### src/rtl/ml_ahb_pkg.sv
// Shared AHB transfer/burst codes, arbiter state encoding and burst-length
// helper for the multi-layer AHB matrix port arbiters.
package ml_ahb_pkg;

  localparam logic [1:0] HTRANS_IDLE   = 2'b00;
  localparam logic [1:0] HTRANS_BUSY   = 2'b01;
  localparam logic [1:0] HTRANS_NONSEQ = 2'b10;
  localparam logic [1:0] HTRANS_SEQ    = 2'b11;

  localparam logic [2:0] HBURST_SINGLE = 3'b000;
  localparam logic [2:0] HBURST_INCR   = 3'b001;

  localparam int unsigned BEAT_W = 4;

  typedef enum logic [1:0] {
    ST_ARB   = 2'b00,
    ST_BURST = 2'b01,
    ST_INCR  = 2'b10,
    ST_LOCK  = 2'b11
  } arb_state_e;

  // Remaining beats after the NONSEQ of a fixed-length burst (HBURST[2:1]).
  function automatic logic [BEAT_W-1:0] burst_beats_m1(input logic [1:0] burst_len);
    case (burst_len)
      2'b01:   return BEAT_W'(3);
      2'b10:   return BEAT_W'(7);
      2'b11:   return BEAT_W'(15);
      default: return BEAT_W'(0);
    endcase
  endfunction

endpackage

### src/rtl/ml_ahb_burst_cnt.sv
// Beat counter for fixed-length bursts; every update is qualified by hready.
module ml_ahb_burst_cnt #(
  parameter int unsigned CNT_W = 4
) (
  input  logic             clk,
  input  logic             rst_n,
  input  logic             hready,
  input  logic             load,
  input  logic [CNT_W-1:0] load_val,
  input  logic             dec,
  input  logic             clr,
  output logic             last_c
);

  logic [CNT_W-1:0] cnt;

  always_ff @(posedge clk) begin
    if (!rst_n) begin
      cnt <= '0;
    end else if (hready) begin
      if (load) begin
        cnt <= load_val;
      end else if (clr) begin
        cnt <= '0;
      end else if (dec && (cnt != '0)) begin
        cnt <= cnt - CNT_W'(1);
      end
    end
  end

  // Final SEQ of the burst is the one accepted while one beat remains.
  assign last_c = (cnt == CNT_W'(1));

endmodule

### src/rtl/ml_ahb_arb_port_1.sv
// Two-master arbiter for slave port 1: registered address-phase grant and
// data-phase select, holding ownership across bursts and locked sequences.
module ml_ahb_arb_port_1
  import ml_ahb_pkg::*;
#(
  parameter int unsigned DEF_MASTER = 0,
  parameter int unsigned CNT_W      = 4
) (
  input  logic       HCLK,
  input  logic       HRESETn,
  input  logic [1:0] req,
  input  logic [1:0] decod,
  input  logic       hready,
  input  logic [1:0] htrans,
  input  logic [2:0] hburst,
  input  logic       hmastlock,
  output logic [1:0] grant,
  output logic       addr_sel,
  output logic       data_sel,
  output logic       locked
);

  arb_state_e state;
  logic       winner;
  logic       is_nonseq;
  logic       is_end;
  logic       is_fixed;
  logic       cnt_load;
  logic       cnt_dec;
  logic       cnt_clr;
  logic       cnt_last;

  // Winner: decoder decides contention, lone requester wins, no request parks.
  always_comb begin
    winner = addr_sel;
    case (req)
      2'b11:   winner = (decod == 2'b10);
      2'b01:   winner = 1'b0;
      2'b10:   winner = 1'b1;
      default: winner = addr_sel;
    endcase
  end

  assign is_nonseq = (htrans == HTRANS_NONSEQ);
  assign is_end    = (htrans == HTRANS_IDLE) || is_nonseq;
  assign is_fixed  = (hburst[2:1] != 2'b00);

  assign cnt_load = (state == ST_ARB) && is_nonseq && !hmastlock && is_fixed;
  assign cnt_dec  = (state == ST_BURST) && (htrans == HTRANS_SEQ);
  assign cnt_clr  = (state == ST_BURST) && is_end;

  ml_ahb_burst_cnt #(
    .CNT_W (CNT_W)
  ) u_burst_cnt (
    .clk      (HCLK),
    .rst_n    (HRESETn),
    .hready   (hready),
    .load     (cnt_load),
    .load_val (CNT_W'(burst_beats_m1(hburst[2:1]))),
    .dec      (cnt_dec),
    .clr      (cnt_clr),
    .last_c   (cnt_last)
  );

  always_ff @(posedge HCLK) begin
    if (!HRESETn) begin
      state    <= ST_ARB;
      grant    <= (DEF_MASTER != 0) ? 2'b10 : 2'b01;
      addr_sel <= 1'(DEF_MASTER);
      data_sel <= 1'(DEF_MASTER);
      locked   <= 1'b0;
    end else if (hready) begin
      data_sel <= addr_sel;
      case (state)
        ST_ARB: begin
          if (is_nonseq && hmastlock) begin
            state  <= ST_LOCK;
            locked <= 1'b1;
          end else if (is_nonseq && is_fixed) begin
            state <= ST_BURST;
          end else if (is_nonseq && (hburst == HBURST_INCR)) begin
            state <= ST_INCR;
          end else begin
            grant    <= {winner, ~winner};
            addr_sel <= winner;
          end
        end
        ST_BURST: begin
          // Normal completion hands over on the following edge; early
          // termination re-arbitrates on this edge.
          if ((htrans == HTRANS_SEQ) && cnt_last) begin
            state <= ST_ARB;
          end else if (is_end) begin
            state    <= ST_ARB;
            grant    <= {winner, ~winner};
            addr_sel <= winner;
          end
        end
        ST_INCR: begin
          if (is_end) begin
            state    <= ST_ARB;
            grant    <= {winner, ~winner};
            addr_sel <= winner;
          end
        end
        ST_LOCK: begin
          if (!hmastlock && (htrans == HTRANS_IDLE)) begin
            state  <= ST_ARB;
            locked <= 1'b0;
          end
        end
        default: begin
          state  <= ST_ARB;
          locked <= 1'b0;
        end
      endcase
    end
  end

endmodule

### config.mk
export PLATFORM = sky130hd
export DESIGN_NAME = ml_ahb_arb_port_1
export DESIGN_NICKNAME = d
export VERILOG_FILES = /design/src/rtl/ml_ahb_pkg.sv /design/src/rtl/ml_ahb_burst_cnt.sv /design/src/rtl/ml_ahb_arb_port_1.sv
export SDC_FILE = /design/constraint.sdc
export NUM_CORES = 1
export LEC_CHECK = 0
export BUFFER_PORTS_ARGS = -buffer_cell sky130_fd_sc_hd__buf_2
export CAP_MARGIN = 20
export CORE_MARGIN = 10
export CORE_UTILIZATION = 47
export CTS_BUF_LIST = sky130_fd_sc_hd__clkbuf_16
export DETAILED_ROUTE_END_ITERATION = 10
export PLACE_DENSITY = 0.81
export SETUP_SLACK_MARGIN = 0.4
export SLEW_MARGIN = 0
export SYNTH_ARGS = -nofsm -noshare
export SYNTH_HDL_FRONTEND = slang
export SYNTH_SLANG_ARGS = --single-unit
export TNS_END_PERCENT = 30
### constraint.sdc
create_clock -name HCLK -period 2 [get_ports HCLK]
set_clock_uncertainty 0.15 [all_clocks]
set_input_delay 0.2 -clock HCLK [delete_from_list [all_inputs] [get_ports HCLK]]
set_output_delay 0.2 -clock HCLK [all_outputs]
set_load 0.01 [all_outputs]
=== Word-level counts from Yosys, hierarchy flattened ===
Index checks and enable logic that the tools add are counted.
Widths: inputs -> output; s select.

* Add/sub/neg operators: 1
* Multiply operators: 0
* Divide/modulo/power cells: 0
* Magnitude comparators: 0
* Equal/unequal tests: 21
* Shifts and indexed selects: 0
* Multiplexer cells: 27
* Bitwise logic cells: 1
* Reductions and logical operators: 24

{| class="wikitable"
|+ Operator list
! cell !! count
|-
| $mux 2 || 11
|-
| $eq 2x2->1 const B || 9
|-
| $mux 4 || 3
|-
| $pmux 4 s3 || 1
|-
| $logic_and 1x1->1 || 11
|-
| $ne 2x2->1 const B || 5
|-
| $pmux 2 s4 || 1
|-
| $mux 1 || 7
|-
| $eq 2x1->1 const B || 3
|-
| $pmux 1 s3 || 2
|-
| $pmux 2 s3 || 1
|-
| $reduce_and 6->1 || 1
|-
| $reduce_bool 3->1 || 2
|-
| $eq 4x1->1 const B || 1
|-
| $logic_not 2->1 || 2
|-
| $ne 4x1->1 const B || 1
|-
| $reduce_and 4->1 || 1
|-
| $reduce_bool 2->1 || 2
|-
| $reduce_bool 4->1 || 1
|-
| $sub 4x1->4 const B || 1
|-
| $eq 3x1->1 const B || 1
|-
| $reduce_and 3->1 || 1
|-
| $ne 2x1->1 const B || 1
|-
| $pmux 1 s2 || 1
|-
| other kinds (4) || 4
|}

* Register bits after elaboration: 11
* Latch bits: 0
* RAM bits: 0
* ROM bits: 0
* Input port bits: 13
* Output and inout bits: 5
* Logic and storage cells: 80
* Memories: 0

=== Longest topological paths before layout ===
Gate-level depths: netlist of run 1.

* Word-level depth: 7
* Gate-level depth with buffers: 6
* Gate-level depth less buffers: 6

=== Modules after synthesis ===
A second synthesis of run 1 with hierarchy kept.

* Cell total of the unflattened synthesis: 96
* Area, all modules: 825.8 um2

{| class="wikitable"
|+ By module, submodules not included
! module !! instances !! cells each !! area an instance (um2) !! sequential area each (um2)
|-
| ml_ahb_arb_port_1 || 1 || 60 || 520.5 || 120.1
|-
| ml_ahb_burst_cnt || 1 || 36 || 305.3 || 80.1
|}

=== Worst setup path before layout of run 1 ===
No wires, ideal clock.

* Path type: reg2reg
* Start: reg state[0]
* End: reg grant[0]
* Setup time: 0.121 ns
* Data arrival time: 1.622 ns
* Required time: 1.729 ns
* Setup slack: 0.107 ns
* Stages on the path, launching flop included: 6
* Buffers on the path: 0
* Clock period less this slack: 1.893 ns
* Cells stage by stage: dfxtp_1 > inv_1 > ha_1 > a211oi_1 > nor3b_1 > mux2_2

* Longest elaborated chain between the ends: 3
* Elaborated cells between the ends (all ways): 10
* Classes of those cells: 6 x eq/ne; 1 x mux; 3 x reduce/logical

{| class="wikitable"
|+ Ends and longest elaborated chain
! element !! line !! source
|-
| from (decl) || ml_ahb_arb_port_1.sv:23 || <nowiki>arb_state_e state;</nowiki>
|-
| from (signal assigned) || ml_ahb_arb_port_1.sv:67 || <nowiki>state <= ST_ARB;</nowiki>
|-
| from (signal assigned) || ml_ahb_arb_port_1.sv:77 || <nowiki>state <= ST_LOCK;</nowiki>
|-
| from (signal assigned) || ml_ahb_arb_port_1.sv:80 || <nowiki>state <= ST_BURST;</nowiki>
|-
| $eq 2x1->1 (tied with other cells) || ml_ahb_arb_port_1.sv:74 || <nowiki>case (state)</nowiki>
|-
| $ne 2x2->1 (no source line) or $reduce_bool 3->1 (tied branches) || n/a ||
|-
| $reduce_and 6->1 (no source line) || n/a ||
|-
| to (signal assigned) || ml_ahb_arb_port_1.sv:68 || <nowiki>grant <= (DEF_MASTER != 0) ? 2'b10 : 2'b01;</nowiki>
|-
| to (signal assigned) || ml_ahb_arb_port_1.sv:84 || <nowiki>grant <= {winner, ~winner};</nowiki>
|-
| to (signal assigned) || ml_ahb_arb_port_1.sv:95 || <nowiki>grant <= {winner, ~winner};</nowiki>
|-
| to (decl) || ml_ahb_arb_port_1.sv:17 || <nowiki>output logic [1:0] grant,</nowiki>
|}

Several ways; a longest one is shown, not always the timed one.
A chain may end at the register's enable or synchronous reset.

=== Final worst setup path of run 1 ===
* Start: reg state[0]
* End: reg u_burst_cnt.cnt[2]

* Longest elaborated chain between the ends: 6
* Elaborated cells between the ends (all ways): 12
* Classes of those cells: 1 x eq/ne; 2 x mux; 9 x reduce/logical

{| class="wikitable"
|+ Ends and longest elaborated chain
! element !! line !! source
|-
| $logic_not 2->1 || ml_ahb_arb_port_1.sv:48 || <nowiki>assign cnt_load = (state == ST_ARB) && is_nonseq && !hmastlock && is_fixed;</nowiki>
|-
| $logic_and 1x1->1 (3 in series) || ml_ahb_arb_port_1.sv:48 ||
|-
| $reduce_bool 3->1 (no source line) || n/a ||
|-
| $reduce_and 2->1 (no source line) || n/a ||
|-
| to (signal assigned) || ml_ahb_burst_cnt.sv:22 || <nowiki>cnt <= load_val;</nowiki>
|-
| to (signal assigned) || ml_ahb_burst_cnt.sv:26 || <nowiki>cnt <= cnt - CNT_W'(1);</nowiki>
|-
| to (decl) || ml_ahb_burst_cnt.sv:15 || <nowiki>logic [CNT_W-1:0] cnt;</nowiki>
|}

Several ways; a longest one is shown, not always the timed one.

:: Problem ::
Retype exactly the lines of the data above that fall between the line with "<nowiki>state <= ST_LOCK;</nowiki>" and the line with "the ends: 6", inclusive, and add nothing.

:: Answer ::
| from (signal assigned) || ml_ahb_arb_port_1.sv:77 || <nowiki>state <= ST_LOCK;</nowiki>
|-
| from (signal assigned) || ml_ahb_arb_port_1.sv:80 || <nowiki>state <= ST_BURST;</nowiki>
|-
| $eq 2x1->1 (tied with other cells) || ml_ahb_arb_port_1.sv:74 || <nowiki>case (state)</nowiki>
|-
| $ne 2x2->1 (no source line) or $reduce_bool 3->1 (tied branches) || n/a ||
|-
| $reduce_and 6->1 (no source line) || n/a ||
|-
| to (signal assigned) || ml_ahb_arb_port_1.sv:68 || <nowiki>grant <= (DEF_MASTER != 0) ? 2'b10 : 2'b01;</nowiki>
|-
| to (signal assigned) || ml_ahb_arb_port_1.sv:84 || <nowiki>grant <= {winner, ~winner};</nowiki>
|-
| to (signal assigned) || ml_ahb_arb_port_1.sv:95 || <nowiki>grant <= {winner, ~winner};</nowiki>
|-
| to (decl) || ml_ahb_arb_port_1.sv:17 || <nowiki>output logic [1:0] grant,</nowiki>
|}

Several ways; a longest one is shown, not always the timed one.
A chain may end at the register's enable or synchronous reset.

=== Final worst setup path of run 1 ===
* Start: reg state[0]
* End: reg u_burst_cnt.cnt[2]

* Longest elaborated chain between the ends: 6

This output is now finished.